My son was only 6 months old when he left. Now my son cries every time he is with him and he actually blames me for everything that happened. Then, he apologized for blaming me and for calling me weak and that he wanted his family back. I decided to pour my heart out to him and express how I felt about him, because I didn't do that when we were together. I didn't show him the affection that he needs, and he didn't show me affection either and our sex wasn't that good.I still love my baby's father and I tried to express that to him through communicating with him my feelings. I told him that I was willing to change for him and meet his standards in a relationship. I was talking about me changing for him. He listened to me while I talked, then once he started to talk he said, okay, that is all good, but then he started bringing up stuff from our past relationship. Then I told him, he just turned me off from wanting to start over with him because he showed me that he is still putting a grudge on me for the way I treated him. If I'm trying to talk to him about change, then why does he have to bring up mynegative actions? I understand he wants to know what it is he is about to get himself into,but I'm sitting here telling him what I'm going to change, but he still questioned me. I'm sitting here telling him but he still brings up our past. Is that right or wrong? To me that is wrong because I'm telling him what I need to do to become a better companion and he still brings up the negative.So I told him that he turned me off from wanting to try and start over again, because he just proved to me that he doesn't believe in me, because I poured my heart out to him and I told him that I'm willing to change for him, and what I'm going to do to change and be the woman that he needs. It sounded to me that he doesn't trust me and have faith in me. He really hurt me, because all he could do was bring up negative situations, in which I thought he was over with. Do you think it was necessary for him to bring up negative situations, when I'm trying to tell him how I'm going to change? Do you think it is worth it in trying to get back with him? It seems to me he is a very difficult man to deal with? Do you think it's worth it? Can I get some advice on this?

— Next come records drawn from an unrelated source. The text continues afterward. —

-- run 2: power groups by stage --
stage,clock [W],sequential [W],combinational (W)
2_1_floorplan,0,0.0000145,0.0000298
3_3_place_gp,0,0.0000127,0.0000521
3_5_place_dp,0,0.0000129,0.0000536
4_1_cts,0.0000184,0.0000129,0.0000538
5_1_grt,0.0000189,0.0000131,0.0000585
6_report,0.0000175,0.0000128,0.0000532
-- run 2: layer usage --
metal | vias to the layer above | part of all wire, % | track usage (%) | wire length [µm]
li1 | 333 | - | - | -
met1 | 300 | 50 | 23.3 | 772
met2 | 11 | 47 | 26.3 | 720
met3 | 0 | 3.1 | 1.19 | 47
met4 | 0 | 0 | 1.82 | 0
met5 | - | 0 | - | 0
==> src/rtl/sqrt_pipeline_stream.sv <==
// Purpose: pipelined restoring integer square root, one result bit per stage, optional round-to-nearest.
// Latency: N = DW/2 cycles from accept to o_Dout_valid; throughput one sample per clock.
// Backpressure: whole pipeline stalls in lockstep when the output is valid and not accepted; o_Din_ready = ~o_Dout_valid | i_Dout_ready.
//
// Ports:
//   i_Sys_clk, i_Rst             : clock, synchronous active-high reset
//   i_Din_valid/i_Din/i_Tag      : radicand and sideband tag in, accepted with o_Din_ready
//   o_Dout_valid/i_Dout_ready    : result handshake
//   o_Root, o_Rem, o_Tag         : root (floor or rounded), floor remainder, echoed tag
module sqrt_pipeline_stream #(
  parameter int DW       = 16,
  parameter int TW       = 8,
  parameter int ROUND_EN = 0
) (
  input  logic              i_Sys_clk,
  input  logic              i_Rst,
  input  logic              i_Din_valid,
  input  logic [DW-1:0]     i_Din,
  input  logic [TW-1:0]     i_Tag,
  output logic              o_Din_ready,
  output logic              o_Dout_valid,
  input  logic              i_Dout_ready,
  output logic [DW/2-1:0]   o_Root,
  output logic [DW/2:0]     o_Rem,
  output logic [TW-1:0]     o_Tag
);

  localparam int N = DW / 2;

  if (((DW % 2) != 0) || (DW < 4)) begin : g_bad_dw
    $error("sqrt_pipeline_stream: DW must be even and at least 4");
  end

  // Every stage moves together; there is no bubble collapsing.
  logic advance;
  assign advance     = ~o_Dout_valid | i_Dout_ready;
  assign o_Din_ready = advance;

  for (genvar k = 0; k < N; k++) begin : g_stage
    logic          vld_q,  vld_d;
    logic [N-1:0]  root_q, root_d;
    logic [N:0]    rem_q,  rem_d;
    logic [DW-1:0] rad_q,  rad_d;
    logic [TW-1:0] tag_q,  tag_d;

    // Values presented by the predecessor (or the input port for S0).
    logic          p_vld;
    logic [N-1:0]  p_root;
    logic [N:0]    p_rem;
    logic [DW-1:0] p_rad;
    logic [TW-1:0] p_tag;

    logic [N+1:0]  r, t, diff;
    logic [N-1:0]  n_root;
    logic [N:0]    n_rem;
    logic          round_up;
    logic          unused_bits;

    if (k == 0) begin : g_first
      assign p_vld  = i_Din_valid;
      assign p_root = '0;
      assign p_rem  = '0;
      assign p_rad  = i_Din;
      assign p_tag  = i_Tag;
    end else begin : g_next
      assign p_vld  = g_stage[k-1].vld_q;
      assign p_root = g_stage[k-1].root_q;
      assign p_rem  = g_stage[k-1].rem_q;
      assign p_rad  = g_stage[k-1].rad_q;
      assign p_tag  = g_stage[k-1].tag_q;
    end

    // Entering stage k the partial root has k bits and rem <= 2*root < 2^(k+1),
    // so the top bits dropped below are always zero and N+2 bits hold r, t and r-t.
    assign unused_bits = ^{p_rem[N], p_root[N-1], r[N+1], diff[N+1], rad_q};

    always_comb begin
      r    = {p_rem[N-1:0], p_rad[DW-1:DW-2]};
      t    = {p_root, 2'b01};
      diff = r - t;
      if (r >= t) begin
        n_rem  = diff[N:0];
        n_root = {p_root[N-2:0], 1'b1};
      end else begin
        n_rem  = r[N:0];
        n_root = {p_root[N-2:0], 1'b0};
      end

      // Round-to-nearest folded into the last stage: x - f^2 > f means x is
      // past the midpoint (f+0.5)^2; an all-ones root saturates instead of wrapping.
      round_up = 1'b0;
      if ((ROUND_EN != 0) && (k == N-1)) begin
        round_up = (n_rem > {1'b0, n_root}) && (n_root != {N{1'b1}});
      end

      vld_d  = vld_q;
      root_d = root_q;
      rem_d  = rem_q;
      rad_d  = rad_q;
      tag_d  = tag_q;
      if (advance) begin
        vld_d  = p_vld;
        root_d = n_root + {{(N-1){1'b0}}, round_up};
        rem_d  = n_rem;
        rad_d  = {p_rad[DW-3:0], 2'b00};
        tag_d  = p_tag;
      end
    end

    always_ff @(posedge i_Sys_clk) begin
      if (i_Rst) begin
        vld_q  <= 1'b0;
        root_q <= '0;
        rem_q  <= '0;
        rad_q  <= '0;
        tag_q  <= '0;
      end else begin
        vld_q  <= vld_d;
        root_q <= root_d;
        rem_q  <= rem_d;
        rad_q  <= rad_d;
        tag_q  <= tag_d;
      end
    end
  end

  assign o_Dout_valid = g_stage[N-1].vld_q;
  assign o_Root       = g_stage[N-1].root_q;
  assign o_Rem        = g_stage[N-1].rem_q;
  assign o_Tag        = g_stage[N-1].tag_q;

endmodule
### src/rtl/dmem_ctrl.sv
// Single-page data-memory controller: tag check, miss stall and SDRAM page fill.
// Define DMEM_WRITEBACK_EN to track dirty pages and write them back before a fill.
module dmem_ctrl #(
  parameter int PAGE_BITS = 16
) (
  input  logic        ref_clk,
  input  logic        rst,
  dmem_ctrl_if.master bus,
  output logic [2:0]  o_dbg_state
);

  localparam int TAG_W = 25 - PAGE_BITS;

`ifdef DMEM_WRITEBACK_EN
  typedef enum logic [2:0] {
    IDLE      = 3'd0,
    WB_REQ    = 3'd1,
    WB_WAIT   = 3'd2,
    FILL_REQ  = 3'd3,
    FILL_WAIT = 3'd4
  } state_t;
`else
  typedef enum logic [2:0] {
    IDLE      = 3'd0,
    FILL_REQ  = 3'd3,
    FILL_WAIT = 3'd4
  } state_t;
`endif

  state_t             r_state;
  state_t             w_next;
  logic [TAG_W-1:0]   r_tag;
  logic [TAG_W-1:0]   r_fill_tag;
  logic               r_valid;
  logic [24:0]        r_start_addr;

  logic [TAG_W-1:0]   w_tag_in;
  logic               w_hit;
  logic               w_miss;
  logic               w_request;
  logic               w_stall;
  logic               w_dsb;
  logic               w_go_fill;
  logic               w_fill_done;
  logic [15:0]        w_dmc_addr;

`ifdef DMEM_WRITEBACK_EN
  logic               r_dirty;
  logic               r_wr_back;
  logic               w_go_wb;
  logic               w_wb_done;
  logic               w_store_hit;
`else
  logic               w_unused_rnw;
`endif

  assign w_tag_in = bus.sdram_addr[24:PAGE_BITS];
  assign w_hit    = r_valid && (w_tag_in == r_tag);
  assign w_miss   = bus.ls_req && !w_hit;

  always_comb begin
    w_dmc_addr                = '0;
    w_dmc_addr[PAGE_BITS-1:0] = bus.sdram_addr[PAGE_BITS-1:0];
  end

  always_comb begin
    w_next      = r_state;
    w_request   = 1'b0;
    w_stall     = 1'b1;
    w_dsb       = 1'b0;
    w_go_fill   = 1'b0;
    w_fill_done = 1'b0;
`ifdef DMEM_WRITEBACK_EN
    w_go_wb     = 1'b0;
    w_wb_done   = 1'b0;
`endif
    case (r_state)
      IDLE: begin
        w_stall = w_miss;
        w_dsb   = 1'b1;
        if (w_miss && !bus.busy) begin
`ifdef DMEM_WRITEBACK_EN
          if (r_valid && r_dirty) begin
            w_next  = WB_REQ;
            w_go_wb = 1'b1;
          end else begin
            w_next    = FILL_REQ;
            w_go_fill = 1'b1;
          end
`else
          w_next    = FILL_REQ;
          w_go_fill = 1'b1;
`endif
        end
      end
`ifdef DMEM_WRITEBACK_EN
      WB_REQ: begin
        w_request = 1'b1;
        if (bus.busy) w_next = WB_WAIT;
      end
      WB_WAIT: begin
        if (!bus.busy) begin
          w_next    = FILL_REQ;
          w_wb_done = 1'b1;
        end
      end
`endif
      FILL_REQ: begin
        w_request = 1'b1;
        if (bus.busy) w_next = FILL_WAIT;
      end
      FILL_WAIT: begin
        if (!bus.busy) begin
          w_next      = IDLE;
          w_fill_done = 1'b1;
        end
      end
      default: begin
        w_next = IDLE;
      end
    endcase
  end

  always_ff @(posedge ref_clk or posedge rst) begin
    if (rst) r_state <= IDLE;
    else     r_state <= w_next;
  end

  // The miss tag is captured when the miss is accepted so ls_req may drop mid-fill.
  always_ff @(posedge ref_clk or posedge rst) begin
    if (rst) begin
      r_tag        <= '0;
      r_fill_tag   <= '0;
      r_valid      <= 1'b0;
      r_start_addr <= '0;
    end else begin
      if (w_go_fill) begin
        r_fill_tag   <= w_tag_in;
        r_start_addr <= {w_tag_in, {PAGE_BITS{1'b0}}};
      end
`ifdef DMEM_WRITEBACK_EN
      if (w_go_wb) begin
        r_fill_tag   <= w_tag_in;
        r_start_addr <= {r_tag, {PAGE_BITS{1'b0}}};
      end
      if (w_wb_done) begin
        r_start_addr <= {r_fill_tag, {PAGE_BITS{1'b0}}};
      end
`endif
      if (w_fill_done) begin
        r_tag   <= r_fill_tag;
        r_valid <= 1'b1;
      end
    end
  end

`ifdef DMEM_WRITEBACK_EN
  assign w_store_hit = (r_state == IDLE) && bus.ls_req && !bus.R_nW && w_hit;

  always_ff @(posedge ref_clk or posedge rst) begin
    if (rst) begin
      r_dirty   <= 1'b0;
      r_wr_back <= 1'b0;
    end else begin
      if (w_wb_done || w_fill_done) r_dirty <= 1'b0;
      else if (w_store_hit)         r_dirty <= 1'b1;
      if (w_go_wb)                  r_wr_back <= 1'b1;
      else if (w_go_fill || w_wb_done) r_wr_back <= 1'b0;
    end
  end

  assign bus.wr_back = r_wr_back;
`else
  assign w_unused_rnw = bus.R_nW;
  assign bus.wr_back  = 1'b0;
`endif

  // Reset forces IDLE; masking stall keeps the pipeline free while rst is held.
  assign bus.request    = w_request;
  assign bus.stall      = w_stall && !rst;
  assign bus.d_sb       = w_dsb;
  assign bus.start_addr = r_start_addr;
  assign bus.length     = 25'(1) << PAGE_BITS;
  assign bus.dmc_addr   = w_dmc_addr;
  assign o_dbg_state    = r_state;

endmodule

### src/flat_wrapper.sv
// flat-port wrapper written by rule: the top's interface ports become plain ports
module dmem_ctrl_flat 
#(
  parameter int PAGE_BITS = 16
)
  (ref_clk, rst, o_dbg_state, bus_ls_req, bus_R_nW, bus_sdram_addr, bus_busy, bus_request, bus_wr_back, bus_start_addr, bus_length, bus_dmc_addr, bus_stall, bus_d_sb);
  dmem_ctrl_if bus_i ();
  input  logic ref_clk;
  input  logic rst;
  output logic [2:0] o_dbg_state;
  input wire logic [$bits(bus_i.ls_req)-1:0] bus_ls_req;
  input wire logic [$bits(bus_i.R_nW)-1:0] bus_R_nW;
  input wire logic [$bits(bus_i.sdram_addr)-1:0] bus_sdram_addr;
  input wire logic [$bits(bus_i.busy)-1:0] bus_busy;
  output wire logic [$bits(bus_i.request)-1:0] bus_request;
  output wire logic [$bits(bus_i.wr_back)-1:0] bus_wr_back;
  output wire logic [$bits(bus_i.start_addr)-1:0] bus_start_addr;
  output wire logic [$bits(bus_i.length)-1:0] bus_length;
  output wire logic [$bits(bus_i.dmc_addr)-1:0] bus_dmc_addr;
  output wire logic [$bits(bus_i.stall)-1:0] bus_stall;
  output wire logic [$bits(bus_i.d_sb)-1:0] bus_d_sb;
  assign bus_i.ls_req = bus_ls_req;
  assign bus_i.R_nW = bus_R_nW;
  assign bus_i.sdram_addr = bus_sdram_addr;
  assign bus_i.busy = bus_busy;
  assign bus_request = bus_i.request;
  assign bus_wr_back = bus_i.wr_back;
  assign bus_start_addr = bus_i.start_addr;
  assign bus_length = bus_i.length;
  assign bus_dmc_addr = bus_i.dmc_addr;
  assign bus_stall = bus_i.stall;
  assign bus_d_sb = bus_i.d_sb;
  dmem_ctrl #(.PAGE_BITS(PAGE_BITS)) u_core (.ref_clk(ref_clk), .rst(rst), .bus(bus_i), .o_dbg_state(o_dbg_state));
endmodule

Thanks. I would really appreciate it!

Signed,
Trying to Make Things Work


Dear Trying to Make Things Work,

No, it is not worth trying to get back with him. He is certainly no prize. Even if you can get past him talking to the other woman—which for me would have been a deal breaker—the final straw should have been the day he tried to demand that you kick your own mother and sister out of the house. I would have cracked his head open to the white meat, pure and simple. How dare he? I can understand him not wanting your sister to disrespect him. She was wrong for that. But since they were leaving in a few days anyway, he is a total ass for his behavior and in my humble opinion, not even a real man.

Men kill men when they try to justify injecting another female into a relationship as soon as things start going downhill. He is selfish and immature, even in regards to your daughter. He needs to be compassionate to the fact that your child was not used to sleeping alone and that you were being a good mother by helping her adjust. He is not father material but unfortunately you have to live with the fact that you do share a child with him.

Let him go on his merry way and find someone else to deal with his bullshit. He needs to be in his child's life but you need to keep him out of yours when it comes to intimacy. He is a snake. You are willing to make a bunch of changes for him and I commend that, but he is not worth it. He will constantly throw shit up in your face and it will never end. Sooner or later you will find yourself keeping "A Journal of Cruelty" listing all the backass crap that comes from his mouth.
I know that letting go of this toxic relationship will be difficult; change is never easy but you deserve a happy life. Fuck being miserable for his benefit. This man does not give a damn about you. He proved that when he tried to tell ole girl that things were over and you just did not know it yet. Things are over, they have been over. He is playing a game with you to see how far you will go to stroke his ego. Tell him to go get his shit stroked somewhere else.